---------- SUPPLIED RECORDS ----------
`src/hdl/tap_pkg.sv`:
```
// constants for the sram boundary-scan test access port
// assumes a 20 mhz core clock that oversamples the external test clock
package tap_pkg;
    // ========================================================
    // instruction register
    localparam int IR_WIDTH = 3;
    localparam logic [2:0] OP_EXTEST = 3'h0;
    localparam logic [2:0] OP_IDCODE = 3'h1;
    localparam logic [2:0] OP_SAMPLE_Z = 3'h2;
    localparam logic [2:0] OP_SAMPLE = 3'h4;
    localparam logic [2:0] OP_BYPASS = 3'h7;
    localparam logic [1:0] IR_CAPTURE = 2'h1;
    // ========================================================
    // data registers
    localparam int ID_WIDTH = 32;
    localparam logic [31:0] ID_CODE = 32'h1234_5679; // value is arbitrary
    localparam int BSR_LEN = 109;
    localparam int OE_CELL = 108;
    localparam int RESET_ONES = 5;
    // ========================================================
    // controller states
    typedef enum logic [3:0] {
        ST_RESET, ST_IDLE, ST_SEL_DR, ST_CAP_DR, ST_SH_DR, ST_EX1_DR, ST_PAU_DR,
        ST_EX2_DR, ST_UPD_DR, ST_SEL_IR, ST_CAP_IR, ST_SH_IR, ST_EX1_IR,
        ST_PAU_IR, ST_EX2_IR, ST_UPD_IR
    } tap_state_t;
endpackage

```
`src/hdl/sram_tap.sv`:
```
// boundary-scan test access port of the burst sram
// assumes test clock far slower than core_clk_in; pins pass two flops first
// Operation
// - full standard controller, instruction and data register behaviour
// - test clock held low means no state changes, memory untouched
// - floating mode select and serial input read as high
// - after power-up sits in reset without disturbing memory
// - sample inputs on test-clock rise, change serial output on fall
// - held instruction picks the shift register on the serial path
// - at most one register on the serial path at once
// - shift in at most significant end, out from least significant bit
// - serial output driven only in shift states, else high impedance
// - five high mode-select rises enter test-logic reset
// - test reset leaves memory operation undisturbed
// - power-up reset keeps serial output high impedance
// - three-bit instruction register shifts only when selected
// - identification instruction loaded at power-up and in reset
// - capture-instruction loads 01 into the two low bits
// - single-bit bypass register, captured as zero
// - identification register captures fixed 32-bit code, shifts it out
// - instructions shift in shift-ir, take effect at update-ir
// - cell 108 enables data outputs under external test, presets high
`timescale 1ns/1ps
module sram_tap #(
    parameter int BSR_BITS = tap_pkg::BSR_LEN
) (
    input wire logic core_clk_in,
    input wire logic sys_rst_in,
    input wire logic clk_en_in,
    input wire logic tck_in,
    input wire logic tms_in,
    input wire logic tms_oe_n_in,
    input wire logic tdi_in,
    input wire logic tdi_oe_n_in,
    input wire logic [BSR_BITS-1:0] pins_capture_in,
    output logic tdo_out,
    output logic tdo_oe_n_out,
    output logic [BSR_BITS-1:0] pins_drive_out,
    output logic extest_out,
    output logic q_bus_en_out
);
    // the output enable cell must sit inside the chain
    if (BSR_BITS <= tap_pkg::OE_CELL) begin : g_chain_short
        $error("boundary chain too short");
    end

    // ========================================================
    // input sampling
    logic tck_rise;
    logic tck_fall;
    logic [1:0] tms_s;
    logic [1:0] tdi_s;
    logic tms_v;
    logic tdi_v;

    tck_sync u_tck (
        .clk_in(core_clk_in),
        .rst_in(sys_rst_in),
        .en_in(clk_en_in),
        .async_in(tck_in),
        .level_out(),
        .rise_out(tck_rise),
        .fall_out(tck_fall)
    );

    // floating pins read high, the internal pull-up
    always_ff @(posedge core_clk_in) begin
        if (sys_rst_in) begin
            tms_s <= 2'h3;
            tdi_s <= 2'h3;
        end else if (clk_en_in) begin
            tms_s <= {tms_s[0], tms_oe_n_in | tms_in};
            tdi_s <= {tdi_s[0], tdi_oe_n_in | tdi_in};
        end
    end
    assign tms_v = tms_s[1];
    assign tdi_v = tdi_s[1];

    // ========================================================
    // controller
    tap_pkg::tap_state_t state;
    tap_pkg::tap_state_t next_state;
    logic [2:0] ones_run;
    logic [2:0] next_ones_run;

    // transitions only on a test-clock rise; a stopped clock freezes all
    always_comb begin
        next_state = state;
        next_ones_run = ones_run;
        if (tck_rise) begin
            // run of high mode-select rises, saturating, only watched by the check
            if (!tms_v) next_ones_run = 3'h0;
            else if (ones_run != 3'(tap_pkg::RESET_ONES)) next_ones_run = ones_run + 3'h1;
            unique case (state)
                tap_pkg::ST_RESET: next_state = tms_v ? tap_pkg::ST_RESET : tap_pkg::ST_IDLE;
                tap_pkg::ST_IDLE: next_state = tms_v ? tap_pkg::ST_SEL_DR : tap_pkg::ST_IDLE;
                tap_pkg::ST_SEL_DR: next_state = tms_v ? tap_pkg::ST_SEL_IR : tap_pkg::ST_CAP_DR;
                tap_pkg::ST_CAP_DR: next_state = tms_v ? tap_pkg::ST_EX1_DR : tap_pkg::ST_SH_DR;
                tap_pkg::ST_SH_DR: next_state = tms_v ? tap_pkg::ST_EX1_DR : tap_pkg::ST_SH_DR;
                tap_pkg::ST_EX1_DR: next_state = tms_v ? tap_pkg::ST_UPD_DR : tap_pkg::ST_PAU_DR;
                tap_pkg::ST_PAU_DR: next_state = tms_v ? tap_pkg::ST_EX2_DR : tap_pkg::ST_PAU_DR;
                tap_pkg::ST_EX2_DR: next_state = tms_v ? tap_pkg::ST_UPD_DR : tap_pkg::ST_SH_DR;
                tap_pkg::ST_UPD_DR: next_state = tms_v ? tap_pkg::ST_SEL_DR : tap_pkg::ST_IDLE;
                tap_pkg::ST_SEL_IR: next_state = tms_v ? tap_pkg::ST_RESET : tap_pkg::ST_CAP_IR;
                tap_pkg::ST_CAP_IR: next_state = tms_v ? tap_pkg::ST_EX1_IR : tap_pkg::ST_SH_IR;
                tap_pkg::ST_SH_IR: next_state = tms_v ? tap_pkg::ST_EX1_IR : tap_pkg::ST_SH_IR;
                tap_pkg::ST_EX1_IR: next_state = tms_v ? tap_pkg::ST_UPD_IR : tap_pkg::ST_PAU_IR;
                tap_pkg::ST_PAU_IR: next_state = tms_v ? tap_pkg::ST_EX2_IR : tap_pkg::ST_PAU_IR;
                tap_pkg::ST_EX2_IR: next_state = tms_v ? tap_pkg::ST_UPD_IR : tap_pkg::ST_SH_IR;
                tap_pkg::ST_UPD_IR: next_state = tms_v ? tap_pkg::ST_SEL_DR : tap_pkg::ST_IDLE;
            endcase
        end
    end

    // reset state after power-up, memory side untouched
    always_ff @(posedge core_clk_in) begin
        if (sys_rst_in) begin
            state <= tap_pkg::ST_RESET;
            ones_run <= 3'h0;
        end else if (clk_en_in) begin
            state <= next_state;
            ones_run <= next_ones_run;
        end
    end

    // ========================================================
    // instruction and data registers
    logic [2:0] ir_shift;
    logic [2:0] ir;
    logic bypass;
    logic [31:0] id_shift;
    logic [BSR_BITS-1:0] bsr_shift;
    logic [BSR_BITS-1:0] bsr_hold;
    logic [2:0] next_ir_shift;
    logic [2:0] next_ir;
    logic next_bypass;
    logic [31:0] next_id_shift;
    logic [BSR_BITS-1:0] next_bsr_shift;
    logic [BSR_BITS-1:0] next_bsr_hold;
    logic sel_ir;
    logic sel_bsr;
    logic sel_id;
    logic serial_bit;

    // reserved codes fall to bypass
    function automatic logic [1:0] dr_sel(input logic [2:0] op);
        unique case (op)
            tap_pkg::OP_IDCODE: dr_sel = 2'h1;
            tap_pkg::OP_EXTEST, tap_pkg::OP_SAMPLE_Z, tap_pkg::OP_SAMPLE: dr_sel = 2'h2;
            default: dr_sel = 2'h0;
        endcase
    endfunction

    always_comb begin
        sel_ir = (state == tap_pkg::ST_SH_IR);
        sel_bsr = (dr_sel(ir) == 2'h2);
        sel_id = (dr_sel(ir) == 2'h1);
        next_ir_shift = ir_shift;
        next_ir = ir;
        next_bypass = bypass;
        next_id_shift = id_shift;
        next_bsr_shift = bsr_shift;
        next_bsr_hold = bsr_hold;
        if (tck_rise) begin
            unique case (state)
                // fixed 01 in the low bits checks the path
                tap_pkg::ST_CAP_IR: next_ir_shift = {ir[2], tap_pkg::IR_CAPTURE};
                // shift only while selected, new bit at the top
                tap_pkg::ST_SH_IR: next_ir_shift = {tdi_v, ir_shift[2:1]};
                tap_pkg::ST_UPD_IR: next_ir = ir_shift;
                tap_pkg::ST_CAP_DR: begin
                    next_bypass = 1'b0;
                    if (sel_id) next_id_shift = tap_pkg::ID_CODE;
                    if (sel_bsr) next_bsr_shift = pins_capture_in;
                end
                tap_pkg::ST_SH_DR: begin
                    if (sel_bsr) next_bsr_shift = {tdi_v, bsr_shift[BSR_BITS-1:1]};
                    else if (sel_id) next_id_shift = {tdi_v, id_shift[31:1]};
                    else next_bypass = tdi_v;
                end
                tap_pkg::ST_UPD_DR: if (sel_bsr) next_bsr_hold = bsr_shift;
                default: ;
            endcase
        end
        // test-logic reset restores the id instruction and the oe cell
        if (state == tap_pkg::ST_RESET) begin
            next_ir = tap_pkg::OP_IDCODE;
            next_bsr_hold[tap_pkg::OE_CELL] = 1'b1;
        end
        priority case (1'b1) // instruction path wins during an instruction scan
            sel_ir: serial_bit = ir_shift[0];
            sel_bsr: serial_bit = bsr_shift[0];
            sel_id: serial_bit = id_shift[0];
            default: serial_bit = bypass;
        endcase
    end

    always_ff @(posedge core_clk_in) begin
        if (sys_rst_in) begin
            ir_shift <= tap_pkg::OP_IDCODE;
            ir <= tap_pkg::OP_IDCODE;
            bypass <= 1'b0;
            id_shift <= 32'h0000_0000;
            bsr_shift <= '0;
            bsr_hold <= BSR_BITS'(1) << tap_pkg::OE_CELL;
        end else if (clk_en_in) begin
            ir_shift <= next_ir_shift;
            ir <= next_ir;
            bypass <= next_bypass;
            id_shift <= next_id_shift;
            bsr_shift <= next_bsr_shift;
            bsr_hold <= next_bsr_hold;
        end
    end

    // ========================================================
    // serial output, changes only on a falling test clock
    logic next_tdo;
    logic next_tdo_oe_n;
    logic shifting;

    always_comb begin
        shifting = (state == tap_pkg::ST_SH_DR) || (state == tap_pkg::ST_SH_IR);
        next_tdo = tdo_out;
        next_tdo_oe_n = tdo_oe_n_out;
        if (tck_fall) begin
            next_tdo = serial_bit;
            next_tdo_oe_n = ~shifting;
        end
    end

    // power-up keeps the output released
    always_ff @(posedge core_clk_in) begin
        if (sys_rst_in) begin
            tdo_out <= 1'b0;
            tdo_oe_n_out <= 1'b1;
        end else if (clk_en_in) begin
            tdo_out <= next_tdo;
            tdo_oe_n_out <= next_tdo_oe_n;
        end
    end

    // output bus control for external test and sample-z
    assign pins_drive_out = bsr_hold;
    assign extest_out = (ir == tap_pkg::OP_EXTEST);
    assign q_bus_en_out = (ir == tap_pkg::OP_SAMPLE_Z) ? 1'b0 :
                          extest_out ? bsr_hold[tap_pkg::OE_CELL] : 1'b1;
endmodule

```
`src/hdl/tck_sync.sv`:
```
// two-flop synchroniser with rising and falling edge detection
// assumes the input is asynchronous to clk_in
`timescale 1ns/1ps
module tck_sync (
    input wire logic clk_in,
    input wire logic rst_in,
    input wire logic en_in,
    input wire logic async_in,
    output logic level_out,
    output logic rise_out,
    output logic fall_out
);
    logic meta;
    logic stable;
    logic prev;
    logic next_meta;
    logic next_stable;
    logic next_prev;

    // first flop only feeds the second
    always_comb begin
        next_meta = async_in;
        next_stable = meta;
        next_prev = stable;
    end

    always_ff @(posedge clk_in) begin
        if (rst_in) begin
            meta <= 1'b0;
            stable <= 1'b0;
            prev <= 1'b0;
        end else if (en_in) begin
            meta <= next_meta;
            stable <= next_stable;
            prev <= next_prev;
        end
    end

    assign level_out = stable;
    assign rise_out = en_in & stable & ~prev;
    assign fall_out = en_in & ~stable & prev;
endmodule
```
----------
---------- SUPPLIED RECORDS ----------
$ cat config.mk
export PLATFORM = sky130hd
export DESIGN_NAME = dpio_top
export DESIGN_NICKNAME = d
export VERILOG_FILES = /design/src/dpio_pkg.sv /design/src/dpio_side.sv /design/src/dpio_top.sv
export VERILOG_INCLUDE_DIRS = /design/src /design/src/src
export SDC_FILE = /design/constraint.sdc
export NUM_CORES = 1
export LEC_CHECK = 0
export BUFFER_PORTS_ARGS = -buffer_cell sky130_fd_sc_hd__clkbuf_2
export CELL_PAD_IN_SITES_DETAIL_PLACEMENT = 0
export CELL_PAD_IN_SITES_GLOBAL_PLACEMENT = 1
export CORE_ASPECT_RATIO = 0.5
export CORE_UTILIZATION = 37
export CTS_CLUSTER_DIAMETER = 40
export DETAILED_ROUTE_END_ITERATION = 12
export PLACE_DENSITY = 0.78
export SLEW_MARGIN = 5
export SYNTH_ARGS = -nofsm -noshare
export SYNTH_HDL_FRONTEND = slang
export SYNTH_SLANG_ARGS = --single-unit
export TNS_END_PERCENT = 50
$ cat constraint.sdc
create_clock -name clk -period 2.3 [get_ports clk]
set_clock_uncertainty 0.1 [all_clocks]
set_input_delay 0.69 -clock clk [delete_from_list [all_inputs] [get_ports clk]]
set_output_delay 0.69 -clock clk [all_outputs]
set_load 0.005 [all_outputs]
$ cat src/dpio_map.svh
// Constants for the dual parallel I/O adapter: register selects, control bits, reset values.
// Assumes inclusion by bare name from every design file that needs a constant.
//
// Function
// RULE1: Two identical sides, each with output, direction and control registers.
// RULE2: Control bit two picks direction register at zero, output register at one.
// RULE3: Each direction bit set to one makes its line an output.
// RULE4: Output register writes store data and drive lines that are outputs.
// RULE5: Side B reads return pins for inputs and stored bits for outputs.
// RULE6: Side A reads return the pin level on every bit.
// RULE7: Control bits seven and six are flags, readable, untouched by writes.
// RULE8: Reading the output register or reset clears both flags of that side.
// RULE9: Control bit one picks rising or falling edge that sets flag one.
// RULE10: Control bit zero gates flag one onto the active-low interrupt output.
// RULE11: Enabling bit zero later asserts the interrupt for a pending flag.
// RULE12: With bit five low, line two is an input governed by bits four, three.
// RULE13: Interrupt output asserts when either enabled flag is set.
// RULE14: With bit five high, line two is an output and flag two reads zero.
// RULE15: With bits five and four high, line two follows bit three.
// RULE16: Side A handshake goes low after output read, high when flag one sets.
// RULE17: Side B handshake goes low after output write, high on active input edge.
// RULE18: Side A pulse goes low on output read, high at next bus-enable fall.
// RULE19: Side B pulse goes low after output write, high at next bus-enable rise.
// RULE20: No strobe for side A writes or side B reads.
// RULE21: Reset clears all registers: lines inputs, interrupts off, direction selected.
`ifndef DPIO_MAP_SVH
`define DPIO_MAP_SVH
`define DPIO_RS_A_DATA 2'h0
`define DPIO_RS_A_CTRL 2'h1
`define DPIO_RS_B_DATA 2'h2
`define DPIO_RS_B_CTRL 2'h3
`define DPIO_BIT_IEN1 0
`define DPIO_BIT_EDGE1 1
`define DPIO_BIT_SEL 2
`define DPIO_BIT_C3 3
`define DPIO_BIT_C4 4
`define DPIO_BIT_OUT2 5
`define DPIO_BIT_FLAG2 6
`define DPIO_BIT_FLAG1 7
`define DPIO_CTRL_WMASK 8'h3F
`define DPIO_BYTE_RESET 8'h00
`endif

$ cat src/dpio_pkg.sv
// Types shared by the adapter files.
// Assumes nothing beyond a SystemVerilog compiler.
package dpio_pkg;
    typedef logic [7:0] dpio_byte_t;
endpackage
----------
If a line in the records holds the string "boundary", copy it.

// constants for the sram boundary-scan test access port
// boundary-scan test access port of the burst sram
        $error("boundary chain too short");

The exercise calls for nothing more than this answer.